Classic Computer Magazine Archive COMPUTE! ISSUE 89 / OCTOBER 1987 / PAGE 6

Editor's Notes

MIT researcher Eric Drexler expects the Breakthrough in the next 20 years, give or take a decade or two. He says advances in molecular engineering and artificial intelligence will result in a Genie Machine. "What you ask for, it will produce."


Eons of evolution and millennia of history have prepared this challenge and quietly presented it to our generation. The coming years will bring the greatest turning point in the history of life on Earth. To guide life and civilization through this transition is the great task of our time.

If we succeed (and if you survive) then you may be honored with endless questions from pesky great-grandchildren: "What was it like when you were a kid, back before the Break-through?" and "What was it like growing old?" and "What did you think when you heard the break-through was coming?"

Drexler is not—in spite of the astonishing assertions in his book Engines of Creation—a mystic on the fringes of modern science. His ideas have the backing of noted scientists, including Marvin Minsky, widely acclaimed for his work in artificial intelligence at MIT.

The breakthrough described in Drexler's book is nanotechnology: the ability to rearrange atoms, creating molecules at will. Little machines the size of enzymes will work by the millions under the direction of computers the size of a pinpoint. In less than a day, using ordinary air and dirt, they could build a seamless rocket engine by rearranging atoms of mud. This engine would be made of the most ideal materials: carbon turned into diamond, aluminum oxide rearranged into sapphire.

This engine would be 90 percent lighter than contemporary rocket engines, able to repair itself during flight, able to rearrange its shape (different shapes are optimal at various points along a trajectory), lighter than wood, stronger than steel. And best of all, the only cost would be for the dirt and water.

Where do we get these minute robots and computers? They are, according to Drexler, the inevitable result of current progress in genetic engineering and artificial intelligence. This progress, he argues convincingly, does not depend on future scientific revolutions or undiscovered technologies. Instead, the development of this technology is proceeding rapidly and the few remaining barriers are more related to engineering than to scientific theory. You've doubtless heard that last year some scientists managed to cross tobacco with fireflies, creating, for some reason, plants that glowed in the dark.
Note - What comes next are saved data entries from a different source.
$ cat config.mk
export PLATFORM = sky130hd
export DESIGN_NAME = mwt_watchdog
export DESIGN_NICKNAME = d
export VERILOG_FILES = /design/src/design/mwt_pkg.sv /design/src/design/mwt_apb_decode.sv /design/src/design/mwt_binary_stage.sv /design/src/design/mwt_watchdog.sv
export VERILOG_INCLUDE_DIRS = /design/src /design/src/design
export SDC_FILE = /design/constraint.sdc
export NUM_CORES = 1
export LEC_CHECK = 0
export BUFFER_PORTS_ARGS = -buffer_cell sky130_fd_sc_hd__clkbuf_2
export CORE_MARGIN = 2
export CORE_UTILIZATION = 40
export DETAILED_ROUTE_END_ITERATION = 10
export GPL_TIMING_DRIVEN = 0
export PLACE_DENSITY_LB_ADDON = 0.05
export SYNTH_ARGS = -nofsm -noshare
export SYNTH_HDL_FRONTEND = slang
export SYNTH_SLANG_ARGS = --single-unit
$ cat constraint.sdc
create_clock -name pclk -period 3.3 [get_ports pclk]
set_input_delay 0.66 -clock pclk [delete_from_list [all_inputs] [get_ports pclk]]
set_output_delay 0.66 -clock pclk [all_outputs]
set_load 0.01 [all_outputs]
$ cat src/design/mwt_consts.svh
`ifndef MWT_CONSTS_SVH
`define MWT_CONSTS_SVH

// Register word indices and byte offsets
`define MWT_CONTROL_IDX 8'h34
`define MWT_COMMAND_IDX 8'h35
`define MWT_CONTROL_ADDR 12'h0d0
`define MWT_COMMAND_ADDR 12'h0d4
`define MWT_STATUS_ADDR 12'h0d8
`define MWT_MODE_ADDR 12'h0dc

// Control register fields
`define MWT_BIT_OUTSEL 0
`define MWT_BIT_TIME_LO 1
`define MWT_BIT_TIME_HI 2
`define MWT_BIT_ENABLE 3
`define MWT_BIT_TRAP_ACT 4
`define MWT_BIT_TRAP_AREA 5

// Mode register fields
`define MWT_BIT_DIVSEL 0
`define MWT_BIT_SLOW 1
`define MWT_BIT_STOP 2
`define MWT_BIT_IDLE 3
`define MWT_BIT_FS_TICK 4

// Command codes
`define MWT_CODE_CLEAR 8'h4e
`define MWT_CODE_DISABLE 8'hb1
`define MWT_CODE_TRAP 8'hd2

// Reset values
`define MWT_CONTROL_RESET 6'h39
`define MWT_MODE_RESET 5'h00

// Prescaler width: low-order divider in front of the binary counter
`define MWT_PRE_W 25
// Reset pulse: 24 high-frequency periods, taken as 24 pclk at most
`define MWT_RST_NS 192
`define MWT_CLK_NS 8
`define MWT_RST_CYC ((`MWT_RST_NS) / (`MWT_CLK_NS))

`endif

$ cat src/design/mwt_pkg.sv
package mwt_pkg;

	typedef struct packed {
		logic trap_area_select;
		logic trap_action_select;
		logic wd_enable_bit;
		logic [1:0] detection_time_select;
		logic overflow_action_select;
	} mwt_control_t;

	typedef struct packed {
		logic fs_tick;
		logic idle_sleep;
		logic stop;
		logic slow;
		logic divider_clock_select;
	} mwt_mode_t;

	typedef enum logic [1:0] {
		MWT_RUN = 2'b00,
		MWT_RST = 2'b01,
		MWT_OFF = 2'b11
	} mwt_state_t;

endpackage

$ cat src/design/mwt_apb_decode.sv
`timescale 1ns/1ps
`include "mwt_consts.svh"
module mwt_apb_decode
(
	// APB request
	input wire logic psel,
	input wire logic penable,
	input wire logic pwrite,
	input wire logic [11:0] paddr,
	// Decoded strobes
	output logic wr_control,
	output logic wr_command,
	output logic wr_mode,
	output logic rd_status,
	output logic rd_mode,
	output logic unmapped
);
	wire logic access;
	assign access = psel && penable;
	assign wr_control = access && pwrite && (paddr == `MWT_CONTROL_ADDR);
	assign wr_command = access && pwrite && (paddr == `MWT_COMMAND_ADDR);
	assign wr_mode = access && pwrite && (paddr == `MWT_MODE_ADDR);
	assign rd_status = access && !pwrite && (paddr == `MWT_STATUS_ADDR);
	assign rd_mode = access && !pwrite && (paddr == `MWT_MODE_ADDR);
	assign unmapped = access && (paddr != `MWT_CONTROL_ADDR) && (paddr != `MWT_COMMAND_ADDR)
		&& (paddr != `MWT_STATUS_ADDR) && (paddr != `MWT_MODE_ADDR);
endmodule

$ cat src/design/mwt_binary_stage.sv
`timescale 1ns/1ps
module mwt_binary_stage
(
	// Clock and reset
	input wire logic pclk,
	input wire logic presetn,
	// Control
	input wire logic clear,
	input wire logic tick,
	// Stage bit and carry
	output logic bit_q,
	output logic carry
);
	assign carry = tick && bit_q;
	always_ff @(posedge pclk or negedge presetn)
	begin
		if (!presetn)
			bit_q <= 1'b0;
		else if (clear)
			bit_q <= 1'b0;
		else if (tick)
			bit_q <= !bit_q;
	end
endmodule

$ cat src/design/mwt_watchdog.sv
// Operation
// RULE_01 - Reset selects reset-request on overflow
// RULE_02 - Interrupt selection locks until reset
// RULE_03 - Enable bit resets to one
// RULE_04 - Overflow with select one: reset request
// RULE_05 - Overflow with select zero: interrupt
// RULE_06 - Hold count in stop, idle, sleep
// RULE_07 - Prescaler plus two-stage counter; 4EH clears
// RULE_08 - Software clears within three quarters time
// RULE_09 - Control register one bit layout
// RULE_10 - Detection time code selects prescaler tap
// RULE_11 - Control register write-only, no RMW
// RULE_12 - Command decodes 4EH, B1H, D2H only
// RULE_13 - Disable code needs enable bit zero
// RULE_14 - Software stop sequence is fixed
// RULE_15 - Disabled watchdog holds counter cleared
// RULE_16 - Software clears around stop mode
// RULE_17 - No counter clear inside interrupts
// RULE_18 - Periodic interrupt timer use allowed
// RULE_19 - Overflow reset lasts 24 clocks at most
// RULE_20 - Watchdog interrupt is non-maskable
// RULE_21 - Trap bits stored and passed out
// RULE_22 - Prescaler source from divider select, mode
`timescale 1ns/1ps
`include "mwt_consts.svh"
module mwt_watchdog
(
	// APB slave
	input wire logic pclk,
	input wire logic presetn,
	input wire logic psel,
	input wire logic penable,
	input wire logic pwrite,
	input wire logic [11:0] paddr,
	input wire logic [31:0] pwdata,
	output logic [31:0] prdata,
	output logic pready,
	output logic pslverr,
	// Watchdog outputs
	output logic watchdog_interrupt_request,
	output logic reset_request,
	output logic reset_pin_n,
	// Address-trap side
	output logic trap_area_select,
	output logic trap_action_select,
	output logic trap_area_commit
);
	mwt_pkg::mwt_control_t control;
	mwt_pkg::mwt_control_t next_control;
	mwt_pkg::mwt_mode_t mode;
	mwt_pkg::mwt_state_t state;
	mwt_pkg::mwt_state_t next_state;
	logic out_locked;
	logic [`MWT_PRE_W-1:0] prescaler;
	logic [4:0] rst_count;
	logic overflow_seen;

	wire logic wr_control;
	wire logic wr_command;
	wire logic wr_mode;
	wire logic rd_status;
	wire logic rd_mode;
	wire logic unmapped;
	wire logic [7:0] code;
	wire logic cmd_clear;
	wire logic cmd_disable;
	wire logic cmd_trap;
	wire logic paused;
	wire logic use_fast;
	wire logic pre_tick;
	wire logic [`MWT_PRE_W-1:0] next_prescaler;
	wire logic fs_step;
	wire logic [4:0] tap;
	wire logic stage_tick;
	wire logic stage0_q;
	wire logic stage0_carry;
	wire logic stage1_q;
	wire logic overflow;
	wire logic counter_clear;
	wire logic running;

	mwt_apb_decode u_decode
	(
		.psel(psel),
		.penable(penable),
		.pwrite(pwrite),
		.paddr(paddr),
		.wr_control(wr_control),
		.wr_command(wr_command),
		.wr_mode(wr_mode),
		.rd_status(rd_status),
		.rd_mode(rd_mode),
		.unmapped(unmapped)
	);

	// RULE_12 decode command codes
	assign code = pwdata[7:0];
	assign cmd_clear = wr_command && (code == `MWT_CODE_CLEAR);
	assign cmd_trap = wr_command && (code == `MWT_CODE_TRAP);
	// RULE_13 disable needs enable low
	assign cmd_disable = wr_command && (code == `MWT_CODE_DISABLE) && !control.wd_enable_bit;

	// RULE_06 pause in low-power modes
	assign paused = mode.stop || mode.idle_sleep;
	assign running = (state == mwt_pkg::MWT_RUN);

	// RULE_22 prescaler source select
	assign use_fast = !mode.slow && !mode.divider_clock_select;
	assign fs_step = mode.fs_tick;
	assign pre_tick = running && !paused && (use_fast || fs_step);
	assign next_prescaler = prescaler + {{(`MWT_PRE_W-1){1'b0}}, 1'b1};

	// RULE_10 detection time tap
	assign tap = use_fast ? (5'd22 - {2'b00, control.detection_time_select, 1'b0})
		: (5'd14 - {2'b00, control.detection_time_select, 1'b0});

	// RULE_07 counter steps on prescaler tap carry
	assign stage_tick = pre_tick && (prescaler[tap +: 1] == 1'b1)
		&& ((prescaler & ((`MWT_PRE_W'(1) << tap) - `MWT_PRE_W'(1))) == {`MWT_PRE_W{1'b1}}
		>> (`MWT_PRE_W - tap));

	// RULE_07 clear code hits binary stages only
	// RULE_15 disabled holds stages cleared
	assign counter_clear = cmd_clear || (state == mwt_pkg::MWT_OFF) || !running;

	mwt_binary_stage u_stage0
	(
		.pclk(pclk),
		.presetn(presetn),
		.clear(counter_clear),
		.tick(stage_tick),
		.bit_q(stage0_q),
		.carry(stage0_carry)
	);

	mwt_binary_stage u_stage1
	(
		.pclk(pclk),
		.presetn(presetn),
		.clear(counter_clear),
		.tick(stage0_carry),
		.bit_q(stage1_q),
		.carry(overflow)
	);

	// Control register update
	always_comb
	begin
		next_control = control;
		if (wr_control)
		begin
			next_control.trap_area_select = pwdata[`MWT_BIT_TRAP_AREA];
			next_control.trap_action_select = pwdata[`MWT_BIT_TRAP_ACT];
			next_control.wd_enable_bit = pwdata[`MWT_BIT_ENABLE];
			next_control.detection_time_select = pwdata[`MWT_BIT_TIME_HI:`MWT_BIT_TIME_LO];
			// RULE_02 interrupt choice is one-way
			next_control.overflow_action_select = pwdata[`MWT_BIT_OUTSEL] && !out_locked;
		end
		if (cmd_clear && !control.wd_enable_bit)
			next_control.wd_enable_bit = control.wd_enable_bit;
	end

	// Watchdog state
	always_comb
	begin
		next_state = state;
		case (state)
			mwt_pkg::MWT_RUN:
			begin
				if (cmd_disable)
					next_state = mwt_pkg::MWT_OFF;
				// RULE_04 overflow to reset
				else if (overflow && control.overflow_action_select)
					next_state = mwt_pkg::MWT_RST;
			end
			mwt_pkg::MWT_RST:
			begin
				// RULE_19 bounded reset pulse
				if (rst_count == 5'(`MWT_RST_CYC - 1))
					next_state = mwt_pkg::MWT_RUN;
			end
			mwt_pkg::MWT_OFF:
			begin
				if (wr_control && pwdata[`MWT_BIT_ENABLE])
					next_state = mwt_pkg::MWT_RUN;
			end
			default:
				next_state = mwt_pkg::MWT_RUN;
		endcase
	end

	always_ff @(posedge pclk or negedge presetn)
	begin
		if (!presetn)
		begin
			// RULE_01 reset request selected
			// RULE_03 enable set at reset
			// RULE_09 control bit layout
			control <= mwt_pkg::mwt_control_t'(`MWT_CONTROL_RESET);
			out_locked <= 1'b0;
			state <= mwt_pkg::MWT_RUN;
			mode <= mwt_pkg::mwt_mode_t'(`MWT_MODE_RESET);
		end
		else
		begin
			control <= next_control;
			if (wr_control && !pwdata[`MWT_BIT_OUTSEL])
				out_locked <= 1'b1;
			state <= next_state;
			if (wr_mode)
				mode <= mwt_pkg::mwt_mode_t'(pwdata[4:0]);
		end
	end

	// Prescaler counts on pre_tick only; clear code does not touch it
	always_ff @(posedge pclk or negedge presetn)
	begin
		if (!presetn)
			prescaler <= '0;
		else if (pre_tick)
			prescaler <= next_prescaler;
	end

	// RULE_19 reset pulse length
	always_ff @(posedge pclk or negedge presetn)
	begin
		if (!presetn)
			rst_count <= 5'd0;
		else if (state == mwt_pkg::MWT_RST)
			rst_count <= rst_count + 5'd1;
		else
			rst_count <= 5'd0;
	end

	// Outputs
	always_ff @(posedge pclk or negedge presetn)
	begin
		if (!presetn)
		begin
			watchdog_interrupt_request <= 1'b0;
			reset_request <= 1'b0;
			reset_pin_n <= 1'b1;
			trap_area_select <= 1'b0;
			trap_action_select <= 1'b0;
			trap_area_commit <= 1'b0;
			overflow_seen <= 1'b0;
		end
		else
		begin
			// RULE_05 overflow to interrupt
			// RULE_18 periodic interrupt on each overflow
			// RULE_20 not gated by any mask
			watchdog_interrupt_request <= overflow && !control.overflow_action_select && running;
			reset_request <= (next_state == mwt_pkg::MWT_RST);
			reset_pin_n <= !(next_state == mwt_pkg::MWT_RST);
			// RULE_21 trap bits passed out
			trap_area_select <= next_control.trap_area_select;
			trap_action_select <= next_control.trap_action_select;
			trap_area_commit <= cmd_trap;
			if (overflow)
				overflow_seen <= 1'b1;
			else if (rd_status)
				overflow_seen <= 1'b0;
		end
	end

	// APB answer: zero wait states
	always_ff @(posedge pclk or negedge presetn)
	begin
		if (!presetn)
		begin
			prdata <= 32'h0000_0000;
			pready <= 1'b0;
			pslverr <= 1'b0;
		end
		else
		begin
			pready <= psel && !penable;
			pslverr <= psel && !penable && (paddr != `MWT_CONTROL_ADDR) && (paddr != `MWT_COMMAND_ADDR)
				&& (paddr != `MWT_STATUS_ADDR) && (paddr != `MWT_MODE_ADDR);
			// RULE_11 control reads as zero
			if (psel && !penable && !pwrite && (paddr == `MWT_STATUS_ADDR))
				prdata <= {26'h000_0000, overflow_seen, running, state == mwt_pkg::MWT_OFF, 1'b0,
					stage1_q, stage0_q};
			else if (psel && !penable && !pwrite && (paddr == `MWT_MODE_ADDR))
				prdata <= {27'h000_0000, mode};
			else
				prdata <= 32'h0000_0000;
		end
	end

	wire logic unused_ok;
	assign unused_ok = rd_mode | unmapped;
endmodule

# [Word level (Yosys, flattened, before mapping)]
# Index checks and enable logic that the tools add are counted.
# Widths: inputs -> output; s select.
[word_totals] ff_bits=87 latchBits=0 ram_bits=0 mem_bits_ro=0 input_bits=49 output_inout_bits=40 word_cells=124 n_memories=0
[classes] add_sub_neg=6 mul=0 div_mod_pow=0 order_cmp=0 eq_ne=16 shifts=3 mux=16 bitwise=2 reduce_logical=55
[ops] cell="$eq 12x8->1 const B" count=4
[ops] cell="$ne 12x8->1 const B" count=4
[ops] cell="$logic_and 1x1->1" count=33
[ops] cell="$shr 25x32->25 const A" count=1
[ops] cell="$add 25x1->25 const B" count=1
[ops] cell="$and 25x25->25" count=1
[ops] cell="$eq 25x25->1" count=1
[ops] cell="$shiftx 25x6->1" count=1
[ops] cell="$shl 1x5->25 const A" count=1
[ops] cell="$sub 25x1->25 const B" count=1
[ops] cell="$eq 8x8->1 const B" count=2
[ops] cell="$mux 5" count=3
[ops] cell="$logic_not 1->1" count=13
[ops] cell="$mux 6" count=2
[ops] cell="$eq 8x7->1 const B" count=1
[ops] cell="$mux 2" count=4
[ops] cell="$mux 1" count=6
[ops] cell="$pmux 2 s3" count=1
[ops] cell="$reduce_bool 2->1" count=3
[ops] cell="$sub 5x5->6 const A" count=1
[ops] cell="$add 5x1->5 const B" count=1
[ops] cell="$eq 5x5->1 const B" count=1
[ops] cell="$sub 4x3->5 const A" count=1
[ops] cell="$sub 5x3->5 const A" count=1
[ops] cell="other kinds (6)" count=10

# [Logic depth before layout (Yosys ltp)]
[depth] depth_word=16 ltp_mapped=14

# [Hierarchy]
# A second synthesis with hierarchy kept.
[hier_totals] hier_cells=388 hier_area_um2=3676.0
[modules_own_cells] module="mwt_watchdog" n_inst=1 cells_each=364 area_per_inst_um2=3469.6 seq_area_each_um2=1482.7
[modules_own_cells] module="mwt_apb_decode" n_inst=1 cells_each=16 area_per_inst_um2=116.4 seq_area_each_um2=0.0
[modules_own_cells] module="mwt_binary_stage" n_inst=2 cells_each=4 area_per_inst_um2=45.0 seq_area_each_um2=25.0

# [Worst setup path before layout]
# OpenSTA, ideal clock, no wires.
[synth_timing] path_type="reg-to-reg" start="register mode[1] in the netlist's numbering" end="register state[0]" setup_time_ns=0.124 t_arrival_ns=3.021 slack_ns=0.155 path_stages_with_launch=15 path_buffers=2 path_cell_list="dfrtp_1 -> nor2_4 -> inv_2 -> buf_6 -> ha_1 -> buf_6 -> inv_1 -> ha_1 -> nor4b_4 -> o2111a_1 -> nor3_1 -> mux2_2 -> a31oi_2 -> nor4_4 -> a211o_2"
[synth_via] elab_chain_len=14 elab_cells_between_ends=20
[synth_lines] element="from (decl)" line="mwt_watchdog.sv:50" text="mwt_pkg::mwt_mode_t mode;"
[synth_lines] element="from (signal assigned)" line="mwt_watchdog.sv:202" text="mode <= mwt_pkg::mwt_mode_t'(`MWT_MODE_RESET);"
[synth_lines] element="from (signal assigned)" line="mwt_watchdog.sv:211" text="mode <= mwt_pkg::mwt_mode_t'(pwdata[4:0]);"
[synth_lines] element="$logic_not 1->1 *" line="mwt_watchdog.sv:108" text="assign use_fast = !mode.slow && !mode.divider_clock_select;"
[synth_lines] element="$logic_and 1x1->1 *" line="mwt_watchdog.sv:108"
[synth_lines] element="$mux 5" line="mwt_watchdog.sv:114" text="assign tap = use_fast ? (5'd22 - {2'b00, control.detection_time_select, 1'b0})"
[synth_lines] element="$shl 1x5->25 (no source line)"
[synth_lines] element="$sub 25x1->25" line="mwt_watchdog.sv:119" text="&& ((prescaler & ((`MWT_PRE_W'(1) << tap) - `MWT_PRE_W'(1))) == {`MWT_PRE_W{1'b1}}"
[synth_lines] element="$and 25x25->25" line="mwt_watchdog.sv:119"
[synth_lines] element="$eq 25x25->1" line="mwt_watchdog.sv:119"
[synth_lines] element="$logic_and 1x1->1 *" line="mwt_watchdog.sv:118" text="assign stage_tick = pre_tick && (prescaler[tap +: 1] == 1'b1)"
[synth_lines] element="$logic_and 1x1->1 * (2 in a row)" line="mwt_binary_stage.sv:14" text="assign carry = tick && bit_q;"
[synth_lines] element="$logic_and 1x1->1 *" line="mwt_watchdog.sv:173" text="else if (overflow && control.overflow_action_select)"
[synth_lines] element="$mux 2 *" line="mwt_watchdog.sv:173"
[synth_lines] element="$mux 2 *" line="mwt_watchdog.sv:170" text="if (cmd_disable)"
[synth_lines] element="$pmux 2 s3 *" line="mwt_watchdog.sv:167" text="case (state)"
[synth_lines] element="named net next_state[0]" line="mwt_watchdog.sv:52" text="mwt_pkg::mwt_state_t next_state;"
[synth_lines] element="to (signal assigned)" line="mwt_watchdog.sv:201" text="state <= mwt_pkg::MWT_RUN;"
[synth_lines] element="to (signal assigned)" line="mwt_watchdog.sv:209" text="state <= next_state;"
[synth_lines] element="to (decl)" line="mwt_watchdog.sv:51" text="mwt_pkg::mwt_state_t state;"
# Mark *: on every way through the listed nets, which the timed path passes. The rest lies on a longest branch.
# A chain may end at the register's enable or synchronous reset.

# [Final worst setup path]
# Ends and elaborated chain as after synthesis.

==> summary.md <==
| Metric | Value |
|---|---|
| Crit path max fanout | 10 |
| Sink Count | 61 |
| Core Util, Final | 0.493 |
| CP endpoint kind | register |
| Die height | 106 um |
| Core ar. | 0.0102 mm^2 |
| Peak VDD IR | 0.317 mV |
| Total global-route track usage | 0.201 |
| CP startpoint | mode[1] |
| Clock transition at path regs | approximately 0.07 ns |
| Synth top area share | 0.337 |
| Root buffer cell | clkbuf_8 |
| CTS tree | built |
| Starting Density | 0.408 |
| Drt wl/cell | between 15 and 20 um |
| CTS Buf Count | 9 |
| Min Tclk post-route | 3.18 ns |
| Initial antenna violation count | 0 |
| Most instantiated library cell after synthesis | dfrtp_1 |
| Net count of the finished layout | 587 |
| Drt drc | 0 |
| TNS Setup | 0 ns |
| Hold Fails Final Rpt | 0 |
| Global-route wire length before repair | around 18000 um |
| Most frequent cells after synthesis | dfrtp_1, nand2_1, nor2_1 |
| Comb pwr share | 0.145 |
| Clk buf depth | 2 |
| Critical-path cell list | nor2_4 > inv_2 > buf_6 > ha_1 > buf_6 > inv_4 > ha_4 > nor4b_4 > buf_6 > o2111a_1 > nor3_1 > mux2_4 > a31oi_4 > nor4_4 > buf_4 > a211o_2 |
| PD cells | around 350 mW/mm^2 |
| Row cnt | 37 |
| Die area | approximately 0.011 mm^2 |
| N_diodes | 0 |
| Vias in the first global route | 3399 |
| Sequential Power Share | 0.479 |
| DP HPWL | 7600 um |
| Global placement routability congestion | 0.835 |
| Final slew viol count | 0 |
| Least-Margin Pin Slew | 0.850 ns |
| Largest cells by area after synthesis | dfrtp_1, buf_4, nand2_1 |
| Critical path class | register to register |
| Total wire length | 10600 um |
| Main flop type after synthesis | dfrtp_1 |
| Ys async rst share | 1.00 |
| Number of flops mapped to enable cells by yosys | 0 |
| Switch Pwr | 501 uW |
| Max Cap Viol | 0 |
| Net Sw Frac | 0.285 |
| CP required | 3.54 ns |
| Mapped cell area | ~0.0042 mm^2 |
| Crit start category | register |
| Clock network fraction of design power | 0.377 |
| Family with the most delay on the worst path | compound AO/OA/AOI/OAI gates |
| Drt pass-1 iters | 5 |
| Max Fclk | 314 MHz |
| Synth warn | 0 |
| Via count | 3504 |
| H-tree Lvls | 3 |
| Share of layout cells above drive strength 1 | 0.303 |
| Status | finished clean |
| Worst rel slew slack | 0.433 |
| Remaining Overflow, GRT | 0 |
| Most frequent CP cell | buf_6 |
| Initial DRC Count | 230 |
| Clk_lat worst skew | ~0.36 ns |
| Routed vias/inst | 5.25 |
| Final period utilization | 0.964 |
| Sequential fraction of the synthesis area | 0.369 |
| Register bit total from synthesis | 61 |
| I/O Pins | 89 |
| Setup-failing EPs final | 0 |
| Horiz. Die Dim | 106 um |
| Antenna Violating Nets Remaining | 0 |
| Critical path data arrival time | 3.43 ns |
| Slowest cell on the critical path | dfrtp_1 |
| Max incr delay on CP | 0.42 ns |
| Cell count after synthesis | 436 |
| Maximum number of pins on one net before global-route repair | 62 |
| Cell taking the most area after synthesis | dfrtp_1 |
| Avg Cell Area, Syn | 9.53 um^2 |
| Buf/Inv on CP | 6 |
| Final setup skew | 0.00859 ns |
| Leakage | around 0.0024 uW |
| Worst min path class | input port to async pin |
| Cell variety after synth | 82 |
| Int Pwr | between 1000 and 1500 uW |
| Layout area overhead | 20.9% |
| Worst reg2reg path startpoint | mode[1] |
| Port bufs | 38 |
## final cells by class
class	count	area, um^2
Buffer	43	337
Clock buffer	10	128
Clock inverter	6	63.8
Timing Repair Buffer	56	344
Sequential cell	61	1540
Tap cell	136	170
Fill cell	1064	5160
Inverter	12	47.5
Multi-Input combinational cell	344	2400
## power by group through the flow
stage | Clock [uW] | Combinational [uW] | Sequential, uW
after floorplan | 0 | 184 | 846
after global placement | 0 | 249 | 854
after detailed placement | 0 | 251 | 855
after CTS | 689 | 254 | 841
after global routing | 720 | 287 | 850
final | 663 | 254 | 842
## kinds of logic (layout without fill, tap and decap cells)
family	after synthesis	count (layout)	share of synthesized area
compound gates	72	72	0.141
xor+xnor	28	28	0.0590
fa+ha+maj	11	11	0.0331
buf+inv	56	127	0.0927
flops	61	61	0.369
mux	17	17	0.0497
other cells	1	26	0.000902
simple gates	190	190	0.255
## cells in the final DEF, fill, tap and decap left out, types with 13 or more instances in the layout
cell,instances
buf_4,44
nand3_1,21
and3_1,13
nor2_1,32
clkbuf_2,37
conb_1,26
dfrtp_1,54
xnor2_1,19
nand2_1,46
nand4_1,15
## stage by stage
step	total power, uW	worst slack, ns	hold slack [ns]	cell area [um^2]	std cells
global route	1860	-0.0109	0.496	5020	668
finish	1760	0.117	0.426	5020	668
detailed placement	1110	-0.399	0.455	4610	635
global placement	1100	-0.424	0.450	4610	635
CTS	1780	0.0372	0.466	4860	654
floorplan	1030	0.155	0.364	4250	461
It used to be that the best definition of life was "something that can reproduce itself." These molecular robots (Drexler calls them replicators) will destroy that definition. They can make anything, including copies of themselves. Once we create the first replicator, it will build its own offspring in about 15 minutes (using air or mud). Then the two of them will build two more children in the next 15 minutes. After about ten hours of this, there will be 68 billion of them working on their next generation. Obviously this sort of thing could get out of hand. After a couple of days they would outweigh the total mass of the solar system.

There is precedent for building huge things from molecular accretion: biological reproduction. This is, after all, how a whale sperm cell builds into a sperm whale. The biological building process is just slower by orders of magnitude than replicator building, in the same way that human thinking is enorously slower than computer thinking.

Drexler suggests inserting a loop counter which would shut replicators off after a certain number of generations. In fact, he spends the second half of his book exploring strategies to contain the unimaginable power of nanotechology.

There is indeed a dark side to this power. When anything can be built for free, when artificial thinking is far deeper and faster than the human mind can fathom, when invisible machines can transform a solar system in days—we'd better be on the lookout. The first replicators could doom human muscle and mind to irrelevance. Important new techologies have always replaced a previously human activity. Electric light didn't eliminate candlemaking, but candlemaking did become relatively meaningless. Replicators—able to do anything within the limits set by the laws of physics—could supplant all human endeavor.

Engines of Creation makes a compelling case, saying replicators "promise to bring changes as profound as the industrial revolution, antibiotics, and nuclear weapons all rolled up in one massive breakthrough."